• Work required
Write out the following listing's lines from the one with "export CORE_UTILIZATION = 60" to the one with "The combinational share", exactly, with both included and no others.

• Available data
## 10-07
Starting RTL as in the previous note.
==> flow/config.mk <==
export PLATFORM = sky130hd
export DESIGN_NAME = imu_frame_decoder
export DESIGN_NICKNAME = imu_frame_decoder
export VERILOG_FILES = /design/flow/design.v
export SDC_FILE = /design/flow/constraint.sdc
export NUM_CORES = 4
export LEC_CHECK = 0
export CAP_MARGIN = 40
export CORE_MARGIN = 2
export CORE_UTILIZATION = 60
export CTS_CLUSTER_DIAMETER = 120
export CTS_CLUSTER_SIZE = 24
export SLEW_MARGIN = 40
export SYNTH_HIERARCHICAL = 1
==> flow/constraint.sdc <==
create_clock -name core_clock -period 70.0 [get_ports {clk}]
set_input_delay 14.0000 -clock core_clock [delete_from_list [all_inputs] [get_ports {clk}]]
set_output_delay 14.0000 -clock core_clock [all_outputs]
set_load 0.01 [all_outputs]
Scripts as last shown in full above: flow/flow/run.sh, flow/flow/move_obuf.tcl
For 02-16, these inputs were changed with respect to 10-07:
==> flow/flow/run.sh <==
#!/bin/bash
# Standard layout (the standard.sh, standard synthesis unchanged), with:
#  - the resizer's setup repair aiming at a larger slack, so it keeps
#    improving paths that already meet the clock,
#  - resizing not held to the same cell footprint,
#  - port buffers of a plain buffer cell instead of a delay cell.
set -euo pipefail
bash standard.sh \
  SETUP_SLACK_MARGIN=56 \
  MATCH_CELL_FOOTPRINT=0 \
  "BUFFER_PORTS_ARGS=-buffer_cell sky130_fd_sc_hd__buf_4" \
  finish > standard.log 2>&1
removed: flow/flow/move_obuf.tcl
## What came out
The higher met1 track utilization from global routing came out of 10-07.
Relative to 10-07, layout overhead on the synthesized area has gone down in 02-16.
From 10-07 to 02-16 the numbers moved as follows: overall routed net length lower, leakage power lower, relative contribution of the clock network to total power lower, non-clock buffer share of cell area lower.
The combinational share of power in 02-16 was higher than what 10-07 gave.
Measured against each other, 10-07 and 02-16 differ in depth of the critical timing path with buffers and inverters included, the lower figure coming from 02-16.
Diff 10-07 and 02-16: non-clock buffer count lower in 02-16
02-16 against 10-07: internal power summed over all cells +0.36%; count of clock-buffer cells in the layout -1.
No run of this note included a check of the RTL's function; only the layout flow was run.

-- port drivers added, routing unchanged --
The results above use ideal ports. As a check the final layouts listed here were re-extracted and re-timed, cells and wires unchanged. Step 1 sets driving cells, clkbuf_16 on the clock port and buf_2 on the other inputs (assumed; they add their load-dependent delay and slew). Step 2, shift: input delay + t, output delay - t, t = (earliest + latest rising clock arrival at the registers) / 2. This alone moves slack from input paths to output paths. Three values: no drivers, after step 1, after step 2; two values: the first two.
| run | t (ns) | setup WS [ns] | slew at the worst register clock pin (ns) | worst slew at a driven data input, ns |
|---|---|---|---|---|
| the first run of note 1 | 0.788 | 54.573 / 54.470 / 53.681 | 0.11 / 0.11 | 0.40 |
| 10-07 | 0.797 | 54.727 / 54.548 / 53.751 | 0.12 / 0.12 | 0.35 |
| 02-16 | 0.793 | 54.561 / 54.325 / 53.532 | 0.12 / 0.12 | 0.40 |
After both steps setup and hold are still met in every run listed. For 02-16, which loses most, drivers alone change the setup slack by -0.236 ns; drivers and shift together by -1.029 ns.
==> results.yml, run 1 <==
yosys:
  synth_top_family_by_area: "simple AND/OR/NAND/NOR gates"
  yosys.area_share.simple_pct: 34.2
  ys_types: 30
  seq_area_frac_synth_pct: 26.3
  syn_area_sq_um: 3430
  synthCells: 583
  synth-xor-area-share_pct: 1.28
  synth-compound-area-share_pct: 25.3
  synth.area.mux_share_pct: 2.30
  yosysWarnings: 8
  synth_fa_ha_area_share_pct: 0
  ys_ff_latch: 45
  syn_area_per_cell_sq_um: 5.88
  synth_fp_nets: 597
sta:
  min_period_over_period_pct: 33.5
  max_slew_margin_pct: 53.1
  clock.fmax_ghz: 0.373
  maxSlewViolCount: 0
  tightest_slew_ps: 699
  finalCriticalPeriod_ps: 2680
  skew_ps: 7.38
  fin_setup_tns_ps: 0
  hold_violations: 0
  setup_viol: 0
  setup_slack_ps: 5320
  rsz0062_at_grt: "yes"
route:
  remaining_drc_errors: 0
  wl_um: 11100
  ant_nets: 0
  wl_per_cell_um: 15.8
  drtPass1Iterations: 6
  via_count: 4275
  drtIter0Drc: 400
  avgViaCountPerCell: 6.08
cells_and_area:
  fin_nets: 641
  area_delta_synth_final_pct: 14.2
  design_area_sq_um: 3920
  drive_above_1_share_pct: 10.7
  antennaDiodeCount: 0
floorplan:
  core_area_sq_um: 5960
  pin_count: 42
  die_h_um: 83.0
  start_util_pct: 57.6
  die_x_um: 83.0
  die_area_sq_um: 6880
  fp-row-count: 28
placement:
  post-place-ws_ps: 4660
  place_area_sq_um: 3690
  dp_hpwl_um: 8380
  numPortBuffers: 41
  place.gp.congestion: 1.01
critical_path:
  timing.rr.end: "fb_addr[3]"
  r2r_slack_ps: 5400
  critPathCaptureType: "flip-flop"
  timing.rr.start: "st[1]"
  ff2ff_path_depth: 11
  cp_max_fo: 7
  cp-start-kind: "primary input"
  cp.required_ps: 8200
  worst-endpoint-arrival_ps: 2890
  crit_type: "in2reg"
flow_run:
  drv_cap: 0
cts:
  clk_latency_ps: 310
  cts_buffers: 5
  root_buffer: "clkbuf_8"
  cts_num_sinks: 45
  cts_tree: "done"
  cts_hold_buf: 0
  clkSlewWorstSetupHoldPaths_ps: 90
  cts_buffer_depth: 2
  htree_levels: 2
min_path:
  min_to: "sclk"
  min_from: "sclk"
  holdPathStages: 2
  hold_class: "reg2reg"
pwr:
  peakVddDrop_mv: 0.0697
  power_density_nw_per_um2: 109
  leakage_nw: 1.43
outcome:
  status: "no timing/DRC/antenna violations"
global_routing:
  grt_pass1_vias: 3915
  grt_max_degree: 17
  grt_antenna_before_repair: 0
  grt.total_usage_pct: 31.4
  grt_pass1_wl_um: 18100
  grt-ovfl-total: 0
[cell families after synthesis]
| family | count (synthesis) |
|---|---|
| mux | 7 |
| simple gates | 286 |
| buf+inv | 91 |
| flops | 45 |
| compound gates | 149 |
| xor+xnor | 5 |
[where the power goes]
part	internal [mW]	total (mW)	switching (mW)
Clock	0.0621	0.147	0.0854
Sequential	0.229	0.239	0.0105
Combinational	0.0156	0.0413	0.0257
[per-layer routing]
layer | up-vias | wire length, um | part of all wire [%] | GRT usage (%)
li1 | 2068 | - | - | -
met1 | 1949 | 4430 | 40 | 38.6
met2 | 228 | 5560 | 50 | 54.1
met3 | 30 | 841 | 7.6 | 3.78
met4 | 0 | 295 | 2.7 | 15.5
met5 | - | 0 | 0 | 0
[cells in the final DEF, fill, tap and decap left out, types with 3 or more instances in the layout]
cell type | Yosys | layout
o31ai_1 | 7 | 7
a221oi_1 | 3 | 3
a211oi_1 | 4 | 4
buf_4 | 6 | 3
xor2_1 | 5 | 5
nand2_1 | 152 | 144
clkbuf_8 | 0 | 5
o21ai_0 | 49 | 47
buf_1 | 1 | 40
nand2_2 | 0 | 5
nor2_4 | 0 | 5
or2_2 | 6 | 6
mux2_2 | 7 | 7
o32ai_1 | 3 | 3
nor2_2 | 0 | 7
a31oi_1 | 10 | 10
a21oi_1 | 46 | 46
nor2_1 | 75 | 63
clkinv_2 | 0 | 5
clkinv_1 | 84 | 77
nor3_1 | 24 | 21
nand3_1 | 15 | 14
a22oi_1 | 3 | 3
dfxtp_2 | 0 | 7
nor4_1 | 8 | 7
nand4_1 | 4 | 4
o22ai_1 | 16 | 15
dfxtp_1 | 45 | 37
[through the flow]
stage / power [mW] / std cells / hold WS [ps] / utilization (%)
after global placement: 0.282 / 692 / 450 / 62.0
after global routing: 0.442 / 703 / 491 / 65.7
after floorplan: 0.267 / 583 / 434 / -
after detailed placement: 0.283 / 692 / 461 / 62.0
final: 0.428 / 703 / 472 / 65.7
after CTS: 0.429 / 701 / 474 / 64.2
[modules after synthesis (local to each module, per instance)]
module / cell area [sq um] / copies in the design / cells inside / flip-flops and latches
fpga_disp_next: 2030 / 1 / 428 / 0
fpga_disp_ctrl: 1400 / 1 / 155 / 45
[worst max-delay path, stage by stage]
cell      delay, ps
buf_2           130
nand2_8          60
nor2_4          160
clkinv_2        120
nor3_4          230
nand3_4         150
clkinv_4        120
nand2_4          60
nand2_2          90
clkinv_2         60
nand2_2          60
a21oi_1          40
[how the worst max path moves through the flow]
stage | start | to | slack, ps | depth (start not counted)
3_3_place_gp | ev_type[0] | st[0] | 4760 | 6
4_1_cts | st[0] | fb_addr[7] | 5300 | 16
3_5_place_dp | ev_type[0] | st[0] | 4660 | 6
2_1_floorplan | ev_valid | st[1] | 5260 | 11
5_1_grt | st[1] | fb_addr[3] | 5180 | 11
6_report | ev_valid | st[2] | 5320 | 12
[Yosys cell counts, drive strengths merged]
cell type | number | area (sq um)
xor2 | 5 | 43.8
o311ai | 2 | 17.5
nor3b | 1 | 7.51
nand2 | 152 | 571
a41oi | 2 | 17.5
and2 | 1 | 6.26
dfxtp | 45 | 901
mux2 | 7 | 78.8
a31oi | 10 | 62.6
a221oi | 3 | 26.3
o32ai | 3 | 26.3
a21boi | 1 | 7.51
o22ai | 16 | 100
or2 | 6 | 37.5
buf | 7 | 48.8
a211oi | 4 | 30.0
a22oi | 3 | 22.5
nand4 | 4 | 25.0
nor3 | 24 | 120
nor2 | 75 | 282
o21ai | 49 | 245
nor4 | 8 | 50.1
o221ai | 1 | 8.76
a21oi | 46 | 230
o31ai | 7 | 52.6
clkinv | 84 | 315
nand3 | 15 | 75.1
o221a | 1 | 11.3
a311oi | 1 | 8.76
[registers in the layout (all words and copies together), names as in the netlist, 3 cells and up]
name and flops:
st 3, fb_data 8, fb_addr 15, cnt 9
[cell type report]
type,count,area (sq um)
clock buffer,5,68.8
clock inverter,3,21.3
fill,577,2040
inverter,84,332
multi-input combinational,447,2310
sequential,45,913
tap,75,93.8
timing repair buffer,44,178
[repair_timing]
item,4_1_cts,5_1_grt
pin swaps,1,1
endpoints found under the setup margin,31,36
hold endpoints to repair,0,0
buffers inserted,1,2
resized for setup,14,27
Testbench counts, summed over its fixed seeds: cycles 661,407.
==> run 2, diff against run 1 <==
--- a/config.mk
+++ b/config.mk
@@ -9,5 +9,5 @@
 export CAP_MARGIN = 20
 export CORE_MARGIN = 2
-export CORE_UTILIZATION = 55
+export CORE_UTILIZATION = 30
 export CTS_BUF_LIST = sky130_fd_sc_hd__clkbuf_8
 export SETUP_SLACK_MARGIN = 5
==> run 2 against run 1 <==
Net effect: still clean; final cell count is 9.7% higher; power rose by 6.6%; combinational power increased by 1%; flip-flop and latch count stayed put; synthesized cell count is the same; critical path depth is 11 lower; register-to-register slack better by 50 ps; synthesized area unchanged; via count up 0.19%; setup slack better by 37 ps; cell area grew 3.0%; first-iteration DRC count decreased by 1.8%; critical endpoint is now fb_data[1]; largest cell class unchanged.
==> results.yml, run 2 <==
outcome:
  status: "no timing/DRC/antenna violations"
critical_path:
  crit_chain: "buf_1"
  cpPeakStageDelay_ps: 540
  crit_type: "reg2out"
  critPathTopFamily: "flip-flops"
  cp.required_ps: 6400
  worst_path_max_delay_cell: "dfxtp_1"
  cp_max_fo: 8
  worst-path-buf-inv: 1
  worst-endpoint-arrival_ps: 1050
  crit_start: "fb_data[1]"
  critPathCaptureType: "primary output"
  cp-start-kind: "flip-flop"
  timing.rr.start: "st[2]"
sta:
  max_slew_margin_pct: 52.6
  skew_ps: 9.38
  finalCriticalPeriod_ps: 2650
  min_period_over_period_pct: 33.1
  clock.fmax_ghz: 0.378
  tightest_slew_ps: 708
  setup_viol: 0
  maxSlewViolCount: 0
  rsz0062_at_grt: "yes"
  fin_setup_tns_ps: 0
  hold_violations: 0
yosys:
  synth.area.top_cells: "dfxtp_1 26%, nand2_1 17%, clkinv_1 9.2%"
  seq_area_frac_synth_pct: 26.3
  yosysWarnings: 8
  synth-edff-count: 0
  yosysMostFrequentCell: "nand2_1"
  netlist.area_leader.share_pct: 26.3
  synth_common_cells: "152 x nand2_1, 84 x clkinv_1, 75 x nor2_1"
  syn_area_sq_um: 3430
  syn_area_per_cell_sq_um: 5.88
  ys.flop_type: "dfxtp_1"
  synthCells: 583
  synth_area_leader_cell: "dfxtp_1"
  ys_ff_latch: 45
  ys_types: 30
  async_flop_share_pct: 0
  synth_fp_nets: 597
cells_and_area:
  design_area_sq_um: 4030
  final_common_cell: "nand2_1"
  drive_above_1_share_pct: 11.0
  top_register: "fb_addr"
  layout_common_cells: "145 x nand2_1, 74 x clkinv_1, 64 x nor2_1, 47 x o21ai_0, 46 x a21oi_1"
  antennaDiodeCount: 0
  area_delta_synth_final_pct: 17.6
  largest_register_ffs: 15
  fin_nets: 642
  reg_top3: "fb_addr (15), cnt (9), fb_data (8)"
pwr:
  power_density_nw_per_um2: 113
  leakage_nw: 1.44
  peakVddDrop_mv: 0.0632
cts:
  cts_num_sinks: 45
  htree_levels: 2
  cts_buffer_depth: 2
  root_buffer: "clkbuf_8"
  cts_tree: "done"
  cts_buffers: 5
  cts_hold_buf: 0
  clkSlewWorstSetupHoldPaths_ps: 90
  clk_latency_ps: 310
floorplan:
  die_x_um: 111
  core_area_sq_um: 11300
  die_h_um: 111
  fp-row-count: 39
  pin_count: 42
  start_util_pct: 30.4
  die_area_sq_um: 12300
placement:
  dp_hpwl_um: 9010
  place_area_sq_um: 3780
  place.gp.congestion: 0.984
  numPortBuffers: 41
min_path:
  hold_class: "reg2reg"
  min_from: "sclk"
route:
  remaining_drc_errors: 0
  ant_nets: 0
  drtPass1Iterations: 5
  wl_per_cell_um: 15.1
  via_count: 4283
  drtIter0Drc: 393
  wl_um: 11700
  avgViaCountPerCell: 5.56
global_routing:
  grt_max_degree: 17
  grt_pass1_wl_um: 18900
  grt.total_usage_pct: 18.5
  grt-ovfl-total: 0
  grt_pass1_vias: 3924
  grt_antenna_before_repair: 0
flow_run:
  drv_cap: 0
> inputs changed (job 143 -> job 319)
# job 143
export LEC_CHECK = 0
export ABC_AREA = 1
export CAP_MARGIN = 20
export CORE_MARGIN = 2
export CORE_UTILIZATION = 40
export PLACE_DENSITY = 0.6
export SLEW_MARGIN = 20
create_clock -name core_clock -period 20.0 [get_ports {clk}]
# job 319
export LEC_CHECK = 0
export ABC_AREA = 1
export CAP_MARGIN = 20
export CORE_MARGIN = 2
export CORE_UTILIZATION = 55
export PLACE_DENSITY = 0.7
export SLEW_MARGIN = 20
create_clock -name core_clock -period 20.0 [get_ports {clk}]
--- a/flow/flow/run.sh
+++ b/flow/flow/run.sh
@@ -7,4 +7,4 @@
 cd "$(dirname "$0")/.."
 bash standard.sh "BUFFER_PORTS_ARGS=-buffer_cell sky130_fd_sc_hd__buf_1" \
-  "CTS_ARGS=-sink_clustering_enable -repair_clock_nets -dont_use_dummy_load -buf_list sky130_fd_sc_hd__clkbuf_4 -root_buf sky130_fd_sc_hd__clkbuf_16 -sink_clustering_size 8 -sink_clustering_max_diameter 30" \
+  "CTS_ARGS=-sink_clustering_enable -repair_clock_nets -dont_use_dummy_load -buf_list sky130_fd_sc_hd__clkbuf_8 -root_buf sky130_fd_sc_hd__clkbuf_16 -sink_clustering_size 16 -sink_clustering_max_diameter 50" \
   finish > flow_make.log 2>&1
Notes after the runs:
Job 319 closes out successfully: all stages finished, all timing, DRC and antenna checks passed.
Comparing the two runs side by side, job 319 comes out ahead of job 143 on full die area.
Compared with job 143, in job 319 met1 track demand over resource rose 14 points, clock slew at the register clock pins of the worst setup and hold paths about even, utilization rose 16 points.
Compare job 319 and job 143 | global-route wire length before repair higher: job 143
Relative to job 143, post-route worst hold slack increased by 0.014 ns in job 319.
From an optimization exercise on the open Yosys and OpenROAD flow, aimed at a short achievable clock period and few clock cycles; shortcuts taken in it are not production practice.
Function was checked by simulation only, so behaviour that the tests miss may differ from the original.
Power is estimated from default activity; no workload was simulated.

Design cpusim_core, start of the top module:
module cpusim_core (
    input  wire        clk,
    input  wire        rst,         
    output wire [15:0] mem_addr,
    output wire        mem_re,
    output wire        mem_we,
    output wire [15:0] mem_wdata,
    input  wire [15:0] mem_rdata
);
    localparam [2:0] OP_STORE  = 3'b000;
    localparam [2:0] OP_LOAD   = 3'b001;
    localparam [2:0] OP_SETLOW = 3'b010;   
    localparam [2:0] OP_SETTOP = 3'b011;   
    localparam [2:0] OP_COPY   = 3'b100;
    localparam [2:0] OP_ALU    = 3'b101;
    reg [15:0] pc;       
    reg [15:0] ir;       
    reg        v;        
    reg [15:0] r2, r3, r4, r5, r6, r7;
    reg [15:0] madr;     
    reg        we;       
    reg        re;       
    reg        pt;       
    reg        rd;       
    reg [15:0] raddr;
    reg        rj4;      
    reg [15:0] ag, ap;   
    reg        a_f, a_no;
    reg        a_e15;    
    reg        a_nm;
    reg [15:0] wdata;    
    reg [15:0] cv;       
    reg        cv4;      
    wire [2:0] op   = ir[2:0];
    wire [2:0] dst  = ir[8:6];
    wire [2:0] src  = ir[5:3];           
    reg d_ld, d_mem, d_slow, d_stop, d_copy, d_alu, d_jx, d_j4;
    reg fzx, fox, fsx, fzy, foy, fsy;    
  ...
clock: 7.0 ns
lec_check: 0
abc_area: 1
cap_margin: 20
core_margin: 2
core_utilization: 20
cts_cluster_diameter: 100
cts_cluster_size: 16
setup_slack_margin: 5
slew_margin: 20
synth_hierarchical: 1
run.sh (not shown) runs the stock make flow with config.mk's settings and CLKGATE_MAP_FILE= SYNTH_SCRIPT=/design/flow/synth_recipe.tcl, a recipe that flattens the netlist after the stock synthesis.
The first run finished with timing, DRC and antenna clean.
Testbench counts at the start, summed over its fixed seeds: cycles 38,464.
==> next run, changes <==
--- a/flow/config.mk
+++ b/flow/config.mk
@@ -9,7 +9,5 @@
 export CAP_MARGIN = 20
 export CORE_MARGIN = 2
-export CORE_UTILIZATION = 20
-export CTS_CLUSTER_DIAMETER = 100
-export CTS_CLUSTER_SIZE = 16
+export CORE_UTILIZATION = 25
 export SETUP_SLACK_MARGIN = 5
 export SLEW_MARGIN = 20
The new run passed the timing, design-rule and antenna checks.
Via count fell by 1.1%.
Power grows by 14%.
Worst setup slack degrades by 0.015 ns.
Routed wire length is lower by 4.2%.
Worst hold slack is better by 0.019 ns.
==> next run, changes <==
--- a/flow/config.mk
+++ b/flow/config.mk
@@ -10,4 +10,6 @@
 export CORE_MARGIN = 2
 export CORE_UTILIZATION = 25
+export CTS_CLUSTER_DIAMETER = 100
+export CTS_CLUSTER_SIZE = 16
 export SETUP_SLACK_MARGIN = 5
 export SLEW_MARGIN = 20
After rerunning: The changed run went through all stages and came out clean; cell area decreases slightly; count of clock-buffer cells in the layout goes down by 15; routed wire length rose slightly; via count is higher slightly; setup slack improves by 0.045 ns; register-to-register slack loses 0.14 ns; synthesized cell count is unchanged.

cpusim_core, a different RTL version from the one above (not shown whole).
Size in the first run: roughly 2300 cells after synthesis.
Settings: LEC_CHECK=0, ABC_AREA=1, CAP_MARGIN=20, CORE_MARGIN=2, CORE_UTILIZATION=25, SETUP_SLACK_MARGIN=4.5, SLEW_MARGIN=20, SYNTH_HIERARCHICAL=1; clock period 7.0 ns.
The first run passed the timing, design-rule and antenna checks.
Testbench counts at the start, summed over its fixed seeds: cycles 38,464.
Next try:
- CORE_UTILIZATION: 25 -> 60
The changed run produced a clean layout; register-to-register slack got worse by 0.04 ns; setup slack improved by 0.0044 ns; worst hold slack got worse by 0.014 ns; wire length goes up by about 3%; total power goes up by 1.5%; via count goes up by about 7%; global-route usage goes up by 25 points; count of clock-buffer cells in the layout goes down by 10; final cell count goes down by about 15%; sequential power barely changes.
Next try:
- CORE_UTILIZATION: 60 -> 25
- SETUP_SLACK_MARGIN: 4.5 -> 5
Outcome:
- The new run went through all stages and came out clean
- power is higher by 5.7%
- hold slack barely changes
- die area went up by 140%
- sequential power barely changes
- combinational power increases by 37%
- routed wire length came out higher by 8.6%
- register-to-register slack improved by 0.22 ns
- sequential cell count is unchanged
- synthesized cell count stays the same

-- afterwards: timing with drivers on the ports --
How much do the figures lean on ideal ports? The routed layouts below were timed once more, with nothing changed but the port constraints.
Step 1 (the two cells are an assumption about what drives the block):
set clk [get_ports {clk}]
set_driving_cell -lib_cell sky130_fd_sc_hd__clkbuf_16 $clk
set_driving_cell -lib_cell sky130_fd_sc_hd__buf_2 [delete_from_list [all_inputs] $clk]
Step 2 moves the port delays by t, midway between the first and last clock arrival at a register: inputs arrive t later, outputs are due t later. That takes back most of the time a late clock gives input paths.
Slacks: ideal / step 1 / step 2; pairs: ideal / step 1.
| run | t, ns | setup slack, ns | worst setup path at the end |
|---|---|---|---|
| the first run of note 1 | 0.581 | 4.578 / 4.524 / 3.987 | input to register |
| the second run of note 1 | 0.629 | 4.563 / 4.509 / 4.011 | input to register |
| the third run of note 1 | 0.585 | 4.608 / 4.555 / 4.051 | input to register |
| the first run of note 2 | 0.631 | 4.512 / 4.454 / 3.967 | input to register |
| the second run of note 2 | 0.619 | 4.517 / 4.483 / 3.930 | input to register |
| the third run of note 2 | 0.619 | 4.539 / 4.482 / 4.204 | input to register |
After both steps setup and hold are still met in every run listed. The setup slack of the first run of note 1, which loses most, moves by -0.054 ns with the drivers and by -0.591 ns with both steps.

• Result of this task
export CORE_UTILIZATION = 60
export CTS_CLUSTER_DIAMETER = 120
export CTS_CLUSTER_SIZE = 24
export SLEW_MARGIN = 40
export SYNTH_HIERARCHICAL = 1
==> flow/constraint.sdc <==
create_clock -name core_clock -period 70.0 [get_ports {clk}]
set_input_delay 14.0000 -clock core_clock [delete_from_list [all_inputs] [get_ports {clk}]]
set_output_delay 14.0000 -clock core_clock [all_outputs]
set_load 0.01 [all_outputs]
Scripts as last shown in full above: flow/flow/run.sh, flow/flow/move_obuf.tcl
For 02-16, these inputs were changed with respect to 10-07:
==> flow/flow/run.sh <==
#!/bin/bash
# Standard layout (the standard.sh, standard synthesis unchanged), with:
#  - the resizer's setup repair aiming at a larger slack, so it keeps
#    improving paths that already meet the clock,
#  - resizing not held to the same cell footprint,
#  - port buffers of a plain buffer cell instead of a delay cell.
set -euo pipefail
bash standard.sh \
  SETUP_SLACK_MARGIN=56 \
  MATCH_CELL_FOOTPRINT=0 \
  "BUFFER_PORTS_ARGS=-buffer_cell sky130_fd_sc_hd__buf_4" \
  finish > standard.log 2>&1
removed: flow/flow/move_obuf.tcl
## What came out
The higher met1 track utilization from global routing came out of 10-07.
Relative to 10-07, layout overhead on the synthesized area has gone down in 02-16.
From 10-07 to 02-16 the numbers moved as follows: overall routed net length lower, leakage power lower, relative contribution of the clock network to total power lower, non-clock buffer share of cell area lower.
The combinational share of power in 02-16 was higher than what 10-07 gave.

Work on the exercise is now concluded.